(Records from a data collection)
<file path="src/rtl/fp_div_arbiter.sv">
// Round-robin arbiter and sequencer sharing one iterative FP divider among N_REQ requesters.
// Optional divider watchdog is enabled by defining FP_DIV_ARB_TIMEOUT_EN.
module fp_div_arbiter #(
  parameter int DATA_W  = 32,
  parameter int N_REQ   = 4,
  parameter int TIMEOUT = 255
) (
  input  logic                    clk,
  input  logic                    rst_n,
  input  logic [N_REQ-1:0]        req_valid,
  output logic [N_REQ-1:0]        req_ready,
  input  logic [N_REQ*DATA_W-1:0] req_op_a,
  input  logic [N_REQ*DATA_W-1:0] req_op_b,
  output logic [N_REQ-1:0]        rsp_valid,
  input  logic [N_REQ-1:0]        rsp_ready,
  output logic [DATA_W-1:0]       rsp_res,
  output logic                    rsp_err,
  output logic                    busy,
  output logic                    div_start,
  output logic [DATA_W-1:0]       div_op_a,
  output logic [DATA_W-1:0]       div_op_b,
  input  logic                    div_done,
  input  logic [DATA_W-1:0]       div_res
);
  localparam int IDX_W = $clog2(N_REQ);

  if (N_REQ < 2 || N_REQ > 16 || TIMEOUT < 1) begin : g_param_check
    $error("fp_div_arbiter: N_REQ must be 2..16 and TIMEOUT at least 1");
  end

  typedef enum logic [1:0] {IDLE, ISSUE, WAIT, RESP} state_t;

  state_t           state;
  logic [IDX_W-1:0] last;
  logic [IDX_W-1:0] cur;
  logic [IDX_W-1:0] pick;
  logic [IDX_W-1:0] idx;
  logic             pick_ok;

`ifdef FP_DIV_ARB_TIMEOUT_EN
  localparam int CNT_W = $clog2(TIMEOUT + 1);
  localparam logic [DATA_W-1:0] QNAN = DATA_W'(32'h7FC0_0000);
  logic [CNT_W-1:0] wait_cnt;
  logic             err_q;
  assign rsp_err = err_q;
`else
  assign rsp_err = 1'b0;
`endif

  // Round-robin search starting one past the last granted requester.
  always_comb begin
    pick    = last;
    pick_ok = 1'b0;
    idx     = '0;
    for (int k = 1; k <= N_REQ; k++) begin
      idx = IDX_W'((int'(last) + k) % N_REQ);
      if (!pick_ok && req_valid[idx]) begin
        pick_ok = 1'b1;
        pick    = idx;
      end
    end
  end

  // Handshakes: a request transfers in the IDLE cycle where req_valid[i] and req_ready[i]
  // are both high (requesters hold valid until then); a response transfers in the cycle
  // where rsp_valid[g] and rsp_ready[g] are both high.
  always_comb begin
    req_ready = '0;
    if (rst_n && state == IDLE && pick_ok) req_ready[pick] = 1'b1;
  end

  always_ff @(posedge clk or negedge rst_n) begin
    if (!rst_n) begin
      state     <= IDLE;
      last      <= IDX_W'(N_REQ - 1);
      cur       <= '0;
      div_op_a  <= '0;
      div_op_b  <= '0;
      div_start <= 1'b0;
      busy      <= 1'b0;
      rsp_valid <= '0;
      rsp_res   <= '0;
`ifdef FP_DIV_ARB_TIMEOUT_EN
      wait_cnt  <= '0;
      err_q     <= 1'b0;
`endif
    end else begin
      case (state)
        IDLE: begin
          if (pick_ok) begin
            cur       <= pick;
            last      <= pick;
            div_op_a  <= req_op_a[int'(pick)*DATA_W +: DATA_W];
            div_op_b  <= req_op_b[int'(pick)*DATA_W +: DATA_W];
            div_start <= 1'b1;
            busy      <= 1'b1;
            state     <= ISSUE;
          end
        end
        ISSUE: begin
          // div_done may still be high from the previous operation; never look at it here.
          div_start <= 1'b0;
          state     <= WAIT;
`ifdef FP_DIV_ARB_TIMEOUT_EN
          wait_cnt  <= '0;
`endif
        end
        WAIT: begin
          if (div_done) begin
            rsp_res        <= div_res;
            rsp_valid      <= '0;
            rsp_valid[cur] <= 1'b1;
            state          <= RESP;
`ifdef FP_DIV_ARB_TIMEOUT_EN
            err_q          <= 1'b0;
`endif
          end
`ifdef FP_DIV_ARB_TIMEOUT_EN
          else if (wait_cnt == CNT_W'(TIMEOUT - 1)) begin
            rsp_res        <= QNAN;
            err_q          <= 1'b1;
            rsp_valid      <= '0;
            rsp_valid[cur] <= 1'b1;
            state          <= RESP;
          end else begin
            wait_cnt <= wait_cnt + 1'b1;
          end
`endif
        end
        RESP: begin
          if (rsp_ready[cur]) begin
            rsp_valid <= '0;
            busy      <= 1'b0;
            state     <= IDLE;
          end
        end
        default: state <= IDLE;
      endcase
    end
  end
endmodule

</file>
<file path="config.mk">
export PLATFORM = sky130hd
export DESIGN_NAME = fp_div_arbiter
export DESIGN_NICKNAME = d
export VERILOG_FILES = /design/src/rtl/fp_div_arbiter.sv
export SDC_FILE = /design/constraint.sdc
export NUM_CORES = 1
export LEC_CHECK = 0
export BUFFER_PORTS_ARGS = -buffer_cell sky130_fd_sc_hd__buf_4
export CAP_MARGIN = 0
export CORE_AREA = 2 2 157 159
export DETAILED_ROUTE_END_ITERATION = 10
export DIE_AREA = 0 0 159 161
export HOLD_SLACK_MARGIN = 0.15
export SLEW_MARGIN = 40
export SYNTH_ARGS = -nofsm -noshare
export SYNTH_HDL_FRONTEND = slang
export SYNTH_SLANG_ARGS = --single-unit
</file>
<file path="constraint.sdc">
create_clock -name clk -period 2.4 [get_ports clk]
set_input_delay 0.12 -clock clk [delete_from_list [all_inputs] [get_ports clk]]
set_output_delay 0.12 -clock clk [all_outputs]
set_load 0.02 [all_outputs]
</file>
==> reports/qor.csv <==
stage,metric,value,unit
logic_synthesis,ys_ff_latch,108,
finish,synthToLayoutAreaGrowth,92.0,%
clock_tree,clockBufferDepth,2,
run_status,outcome,"finished, final reports clean",
power,clkPwrFrac,12.5,%
logic_synthesis,yosys.area.top_type,dfrtp_1,
power,p_switching,5.74,mW
timing,rsz0062_at_grt,false,
floorplanning,rows,57,
floorplanning,io_pins,406,
timing,post-route-period-util,94.8,%
logic_synthesis,synth.net_count,976,
drt,num_vias,8210,
timing,drv_slew,0,
power,p_leak,6.02,nW
power,swShare,45.2,%
logic_synthesis,postSynth.asyncResetShare,100,%
logic_synthesis,synth_area,6630,sq um
critical_path,critPathKind,flip-flop to output port,
clock_tree,cts-buffers-inserted,9,
timing,finalWorstSetupSlack,0.126,ns
place,place_congestion,0.857,
floorplanning,start_util,27.7,%
critical_path,required,2.28,ns
logic_synthesis,synth_most_common_cell,dfrtp_1,
global_routing,first_global_vias,8822,
power,power_density,997,nW/um^2
drt,drc_errors,0,
drt,drt-initial-drc-count,560,
logic_synthesis,syn_area_per_cell,9.85,sq um
clock_tree,h-tree-depth,3,
place,placed_area,10000,sq um
timing,tns,0,ns
drt,routedWlPerCell,19.8,microns
logic_synthesis,yosys-top-cells-count,"106 x dfrtp_1, 78 x nand2_1, 65 x a21o_1, 65 x o211ai_1",
critical_path,path_max_fanout,9,
logic_synthesis,synth_cell_types,33,
global_routing,grt_usage,24.1,%
timing,slew_headroom,60.1,%
global_routing,antenna_found_initial,0,
floorplanning,core_area,24000,sq um
place,place_ws,0.327,ns
place,io_buffer_count,404,
clock_tree,clkSlewWorstSetupHoldPaths,0.09,ns
critical_path,crit_path_end_kind,output port,
logic_synthesis,syn_inst,673,
logic_synthesis,yosysSeqAreaShare,40.8,%
clock_tree,clkLatencyLatePin,0.36,ns
power,share_comb_of_total_power,61.5,%
place,hpwl,19.9,mm
critical_path,worst_path_max_delay_cell,dfrtp_1,
timing,max_slew.worst_pin.slew,0.598,ns
drt,vias_per_cell,5.12,
logic_synthesis,synth.area.top_cells,"dfrtp_1 40%, mux2i_1 9.7%, a21o_1 7.4%, o211ai_1 7.4%, o31ai_1 7.2%",
logic_synthesis,yosysWarnings,0,
timing,hold_violations,0,
timing,finalClockSkew,0.0113,ns
flow_run,drv_cap,0,
finish,post-route-util,53.1,%
critical_path,crit_chain,inv_1 -> ha_1 -> and2_1 -> nand2_1 -> nor3_1 -> buf_4,
global_routing,grt_overflow,0,
finish,instances_no_fill,1605,
finish,nNetsFinal,1579,
place,dp_cells,1350,
critical_path,cp.arrival,2.15,ns
clock_tree,clockRootBuffer,clkbuf_16,
floorplanning,die_area,25600,sq um
floorplanning,die_h,161,microns
drt,wl,31.7,mm
critical_path,startpoint_type,flip-flop,
power,seqPwrFrac,26.0,%
clock_tree,clock_sinks,108,
drt,dr.pass1.iters,7,
global_routing,grt_max_degree,87,
power,internal_power,6.95,mW
logic_synthesis,yosysTopAreaCellShare,40.0,%
power,ir_worst_vdd,514,uV
clock_tree,cts_tree,built,
worst_hold_path,hp-class,input port to flip-flop,
logic_synthesis,synth_edf_count,0,
finish,drive_gt1_share,38.4,%
finish,nFillCells,2099,
timing,finalCriticalPeriod,2.27,ns
finish,n_antenna_cell,0,
timing,setup_viol,0,
critical_path,max_stage_delay,0.41,ns
timing,max_freq,0.440,GHz
global_routing,grt_pass1_wl,48.9,mm
finish,final_area,12700,sq um
drt,ant_nets,0,
logic_synthesis,synth-main-ff-cell,dfrtp_1,
floorplanning,die_w,159,microns
-- layer usage --
metal / routed length (microns) / track usage, % / share of wire [%]
met3: 2100 / 5.08 / 6.6
met4: 1390 / 10.9 / 4.4
met5: 0 / 0 / 0
met2: 15800 / 42.6 / 50
met1: 12400 / 28.3 / 39
-- sequential cells by signal, summed over array words and instances, names as in the netlist --
name,cells
div_op_b,32
rsp_valid,4
busy,1
cur,2
div_op_a,32
last,2
rsp_res,32
state,2
div_start,1
-- kinds of logic after synthesis --
logic type,count (synthesis),share of synthesized area [%]
buf+inv,81,6.13
simple gates,168,12.6
fa+ha+maj,4,0.755
other cells,1,0.0566
mux,98,15.6
flops,108,40.8
compound gates,213,24.0
-- cell usage in the layout, fill, tap and decap left out, types with 4 or more instances in the layout --
cell type and n:
buf_4 419, mux2i_1 64, o31ai_1 64, buf_12 10, dfrtp_1 106, clkbuf_16 9, dlygate4sd3_1 239, nor3_1 4
ha_1 4, nand2b_1 4, nor2_1 7, nand4_1 64, mux2_2 33, inv_1 5, o21ai_0 6, nand2_1 75
a21o_1 64, o41ai_1 4, o211ai_1 65
-- what timing repair did --
action / 4_1_cts / 5_1_grt
pin swaps: 0 / 0
setup endpoints to repair: 2 / 2
endpoints found under the hold margin: 197 / 0
buffers inserted: 0 / 0
hold buffers: 239 / 0
gates resized for setup: 1 / 2
-- power by group through the flow --
stage | Clock (mW) | Sequential [mW] | Combinational (mW)
final | 1.59 | 3.29 | 7.80
after global routing | 1.70 | 3.40 | 8.34
after CTS | 1.65 | 3.28 | 7.77
after detailed placement | 0 | 3.31 | 7.44
after global placement | 0 | 3.29 | 7.37
after floorplan | 0 | 4.21 | 3.53
-- area by class of cell --
| type | instances | area [sq um] | area share [%] |
|---|---|---|---|
| Multi-Input combinational cell | 484 | 3560 | 27.9 |
| Clock buffer | 9 | 225 | 1.77 |
| Sequential cell | 108 | 2710 | 21.3 |
| Inverter | 5 | 18.8 | 0.147 |
| Timing Repair Buffer | 668 | 5740 | 45.1 |
| Clock inverter | 7 | 77.6 | 0.610 |
| Tap cell | 324 | 405 | 3.19 |
-- final timing paths --
| check | slack [ns] | end | cells past startpoint | startpoint |
|---|---|---|---|---|
| worst max-delay path | 0.13 | req_ready[1] | 6 | state[0] |
| worst min-delay path | 0.16 | div_op_a[11] | 4 | req_op_a[11] |
| worst max register to register | 0.32 | div_op_b[24] | 6 | last[0] |
| worst min register to register | 0.49 | rsp_valid[0] | 2 | rsp_valid[0] |
| max in group asynchronous | 1.35 | div_op_a[23] | 3 | rst_n |
| min in group asynchronous | 0.21 | rsp_res[16] | 2 | rst_n |
-- critical path: cells and delay by family (launching register included) --
family,cells,cell delay (ns)
buffers and inverters,2,0.30
adders and majority gates,1,0.26
DFF,1,0.41
and+or+nand+nor,3,0.83
-- metrics by stage --
stage | hold slack (ns) | power [mW]
floorplan | -0.176 | 7.74
CTS | 0.150 | 12.7
detailed placement | 0.0498 | 10.7
global route | 0.157 | 13.4
global placement | 0.0515 | 10.7
finish | 0.159 | 12.7
(Power assumes the default switching activity.)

- **Task to complete**
From the entries above, pull out each line that includes "class".

- **Written answer**
worst_hold_path,hp-class,input port to flip-flop,
-- area by class of cell --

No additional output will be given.